What you will do.
Determine how many lines in the entries below hold "placed". Respond with that number only.

[[ Material for the task, beginning ]]

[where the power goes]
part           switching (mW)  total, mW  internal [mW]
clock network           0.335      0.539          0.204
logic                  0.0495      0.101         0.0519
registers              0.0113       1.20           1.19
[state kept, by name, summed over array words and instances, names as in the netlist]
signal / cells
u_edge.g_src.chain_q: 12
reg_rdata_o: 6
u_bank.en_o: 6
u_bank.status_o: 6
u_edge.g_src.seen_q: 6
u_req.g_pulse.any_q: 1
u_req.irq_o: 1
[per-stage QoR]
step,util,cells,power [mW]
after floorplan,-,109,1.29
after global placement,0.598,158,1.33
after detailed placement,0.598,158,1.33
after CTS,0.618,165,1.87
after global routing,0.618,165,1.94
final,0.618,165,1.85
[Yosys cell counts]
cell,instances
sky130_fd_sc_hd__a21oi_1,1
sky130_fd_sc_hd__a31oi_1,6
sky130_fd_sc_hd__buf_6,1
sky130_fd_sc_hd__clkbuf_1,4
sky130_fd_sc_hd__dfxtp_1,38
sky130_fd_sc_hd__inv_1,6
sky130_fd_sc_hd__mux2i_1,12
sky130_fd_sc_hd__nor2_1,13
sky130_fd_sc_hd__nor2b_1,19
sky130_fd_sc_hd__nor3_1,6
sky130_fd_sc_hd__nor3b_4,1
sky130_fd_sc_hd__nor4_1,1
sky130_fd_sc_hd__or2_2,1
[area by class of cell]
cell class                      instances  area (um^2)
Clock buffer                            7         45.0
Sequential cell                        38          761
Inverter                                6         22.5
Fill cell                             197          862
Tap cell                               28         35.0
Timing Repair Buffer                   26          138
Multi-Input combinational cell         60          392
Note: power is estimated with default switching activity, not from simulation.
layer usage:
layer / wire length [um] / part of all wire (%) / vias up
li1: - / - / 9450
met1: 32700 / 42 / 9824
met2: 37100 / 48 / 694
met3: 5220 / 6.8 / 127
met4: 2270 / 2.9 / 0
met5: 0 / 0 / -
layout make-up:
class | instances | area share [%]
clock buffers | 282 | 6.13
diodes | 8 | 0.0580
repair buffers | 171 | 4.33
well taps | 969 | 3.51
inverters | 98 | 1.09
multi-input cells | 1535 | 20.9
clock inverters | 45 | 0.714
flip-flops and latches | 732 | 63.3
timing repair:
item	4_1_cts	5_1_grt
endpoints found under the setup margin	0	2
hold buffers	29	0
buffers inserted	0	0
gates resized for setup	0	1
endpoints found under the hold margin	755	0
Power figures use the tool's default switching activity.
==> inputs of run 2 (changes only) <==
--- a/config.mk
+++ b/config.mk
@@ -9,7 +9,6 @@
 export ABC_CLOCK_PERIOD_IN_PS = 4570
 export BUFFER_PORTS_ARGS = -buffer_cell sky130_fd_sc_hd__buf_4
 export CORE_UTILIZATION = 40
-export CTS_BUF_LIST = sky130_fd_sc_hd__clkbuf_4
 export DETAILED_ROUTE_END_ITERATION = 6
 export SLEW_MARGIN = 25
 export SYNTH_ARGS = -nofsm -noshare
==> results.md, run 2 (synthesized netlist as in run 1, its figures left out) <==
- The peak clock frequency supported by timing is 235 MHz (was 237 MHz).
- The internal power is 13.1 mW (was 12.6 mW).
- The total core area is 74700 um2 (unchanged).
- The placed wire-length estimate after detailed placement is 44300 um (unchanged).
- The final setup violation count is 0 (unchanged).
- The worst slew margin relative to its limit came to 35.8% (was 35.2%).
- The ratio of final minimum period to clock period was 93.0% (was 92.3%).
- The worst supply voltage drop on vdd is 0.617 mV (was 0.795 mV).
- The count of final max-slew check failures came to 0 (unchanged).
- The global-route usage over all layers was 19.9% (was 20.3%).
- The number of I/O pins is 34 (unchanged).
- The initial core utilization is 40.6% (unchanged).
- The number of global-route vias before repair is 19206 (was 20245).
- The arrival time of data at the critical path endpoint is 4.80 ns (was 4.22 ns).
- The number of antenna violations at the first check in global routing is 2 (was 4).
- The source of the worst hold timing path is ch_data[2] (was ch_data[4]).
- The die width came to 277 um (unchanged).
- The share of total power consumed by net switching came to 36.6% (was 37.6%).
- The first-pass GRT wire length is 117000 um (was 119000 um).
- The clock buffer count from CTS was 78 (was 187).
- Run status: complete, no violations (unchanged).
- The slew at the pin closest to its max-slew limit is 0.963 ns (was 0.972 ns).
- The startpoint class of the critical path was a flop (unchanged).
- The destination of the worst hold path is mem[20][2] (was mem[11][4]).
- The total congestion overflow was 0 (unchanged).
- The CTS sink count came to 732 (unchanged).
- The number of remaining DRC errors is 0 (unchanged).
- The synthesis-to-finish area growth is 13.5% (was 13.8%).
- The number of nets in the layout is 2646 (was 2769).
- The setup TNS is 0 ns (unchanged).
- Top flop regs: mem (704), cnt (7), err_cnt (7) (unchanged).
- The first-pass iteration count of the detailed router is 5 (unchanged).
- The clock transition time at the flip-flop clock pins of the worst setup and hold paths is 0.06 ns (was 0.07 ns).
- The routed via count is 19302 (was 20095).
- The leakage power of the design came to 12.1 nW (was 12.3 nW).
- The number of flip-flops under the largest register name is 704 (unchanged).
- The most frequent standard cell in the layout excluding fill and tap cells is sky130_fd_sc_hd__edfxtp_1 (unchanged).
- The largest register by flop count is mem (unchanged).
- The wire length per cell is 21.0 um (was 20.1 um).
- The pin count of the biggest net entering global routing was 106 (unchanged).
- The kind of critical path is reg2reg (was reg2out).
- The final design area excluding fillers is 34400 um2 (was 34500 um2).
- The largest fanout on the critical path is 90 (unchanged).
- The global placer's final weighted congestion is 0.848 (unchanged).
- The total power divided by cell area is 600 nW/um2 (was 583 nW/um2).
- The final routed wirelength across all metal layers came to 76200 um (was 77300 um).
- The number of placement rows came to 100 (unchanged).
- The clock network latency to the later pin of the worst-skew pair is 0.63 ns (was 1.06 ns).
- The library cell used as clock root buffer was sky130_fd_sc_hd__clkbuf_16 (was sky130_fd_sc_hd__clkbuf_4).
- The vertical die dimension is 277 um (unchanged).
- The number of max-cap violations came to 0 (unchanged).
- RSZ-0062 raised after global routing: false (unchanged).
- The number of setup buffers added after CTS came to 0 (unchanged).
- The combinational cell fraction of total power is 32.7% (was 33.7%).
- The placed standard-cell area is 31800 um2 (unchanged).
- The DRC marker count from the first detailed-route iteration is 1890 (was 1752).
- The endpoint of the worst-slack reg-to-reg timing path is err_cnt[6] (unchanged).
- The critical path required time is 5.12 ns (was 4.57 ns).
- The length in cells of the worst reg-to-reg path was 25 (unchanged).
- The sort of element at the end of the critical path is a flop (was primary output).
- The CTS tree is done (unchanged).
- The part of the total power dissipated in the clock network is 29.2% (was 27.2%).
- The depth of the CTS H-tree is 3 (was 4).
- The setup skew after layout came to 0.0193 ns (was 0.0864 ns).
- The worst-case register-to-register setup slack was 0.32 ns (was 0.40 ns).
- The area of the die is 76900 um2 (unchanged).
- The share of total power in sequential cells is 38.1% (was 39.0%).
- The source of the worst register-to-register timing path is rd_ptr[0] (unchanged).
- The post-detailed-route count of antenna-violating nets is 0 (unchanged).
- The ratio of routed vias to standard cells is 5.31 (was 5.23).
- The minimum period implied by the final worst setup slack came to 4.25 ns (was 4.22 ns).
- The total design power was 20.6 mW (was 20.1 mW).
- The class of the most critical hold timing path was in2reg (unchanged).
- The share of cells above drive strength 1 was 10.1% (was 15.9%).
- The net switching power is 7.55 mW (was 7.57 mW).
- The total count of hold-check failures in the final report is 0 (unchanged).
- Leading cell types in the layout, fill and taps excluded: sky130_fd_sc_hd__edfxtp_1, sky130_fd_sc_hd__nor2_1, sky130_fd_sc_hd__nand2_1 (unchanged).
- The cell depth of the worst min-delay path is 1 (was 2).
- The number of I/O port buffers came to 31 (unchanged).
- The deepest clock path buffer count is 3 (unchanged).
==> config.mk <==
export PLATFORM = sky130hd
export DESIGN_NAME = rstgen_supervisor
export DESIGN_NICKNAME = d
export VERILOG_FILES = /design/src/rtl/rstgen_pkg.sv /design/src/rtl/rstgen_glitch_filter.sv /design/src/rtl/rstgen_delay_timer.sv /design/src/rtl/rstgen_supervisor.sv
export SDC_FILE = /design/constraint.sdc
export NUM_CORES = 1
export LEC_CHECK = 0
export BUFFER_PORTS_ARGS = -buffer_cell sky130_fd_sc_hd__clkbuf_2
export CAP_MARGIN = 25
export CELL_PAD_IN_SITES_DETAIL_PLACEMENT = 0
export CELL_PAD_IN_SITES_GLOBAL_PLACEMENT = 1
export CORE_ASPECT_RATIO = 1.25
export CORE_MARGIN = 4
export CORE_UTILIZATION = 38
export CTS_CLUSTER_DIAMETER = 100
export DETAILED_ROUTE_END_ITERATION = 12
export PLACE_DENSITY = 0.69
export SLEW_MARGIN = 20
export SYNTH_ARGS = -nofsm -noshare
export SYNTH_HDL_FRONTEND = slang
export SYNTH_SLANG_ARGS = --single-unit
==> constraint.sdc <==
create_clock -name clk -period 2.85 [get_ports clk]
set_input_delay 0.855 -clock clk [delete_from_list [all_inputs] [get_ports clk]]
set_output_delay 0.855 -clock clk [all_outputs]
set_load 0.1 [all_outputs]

[[ Material for the task, end ]]

Response area.
2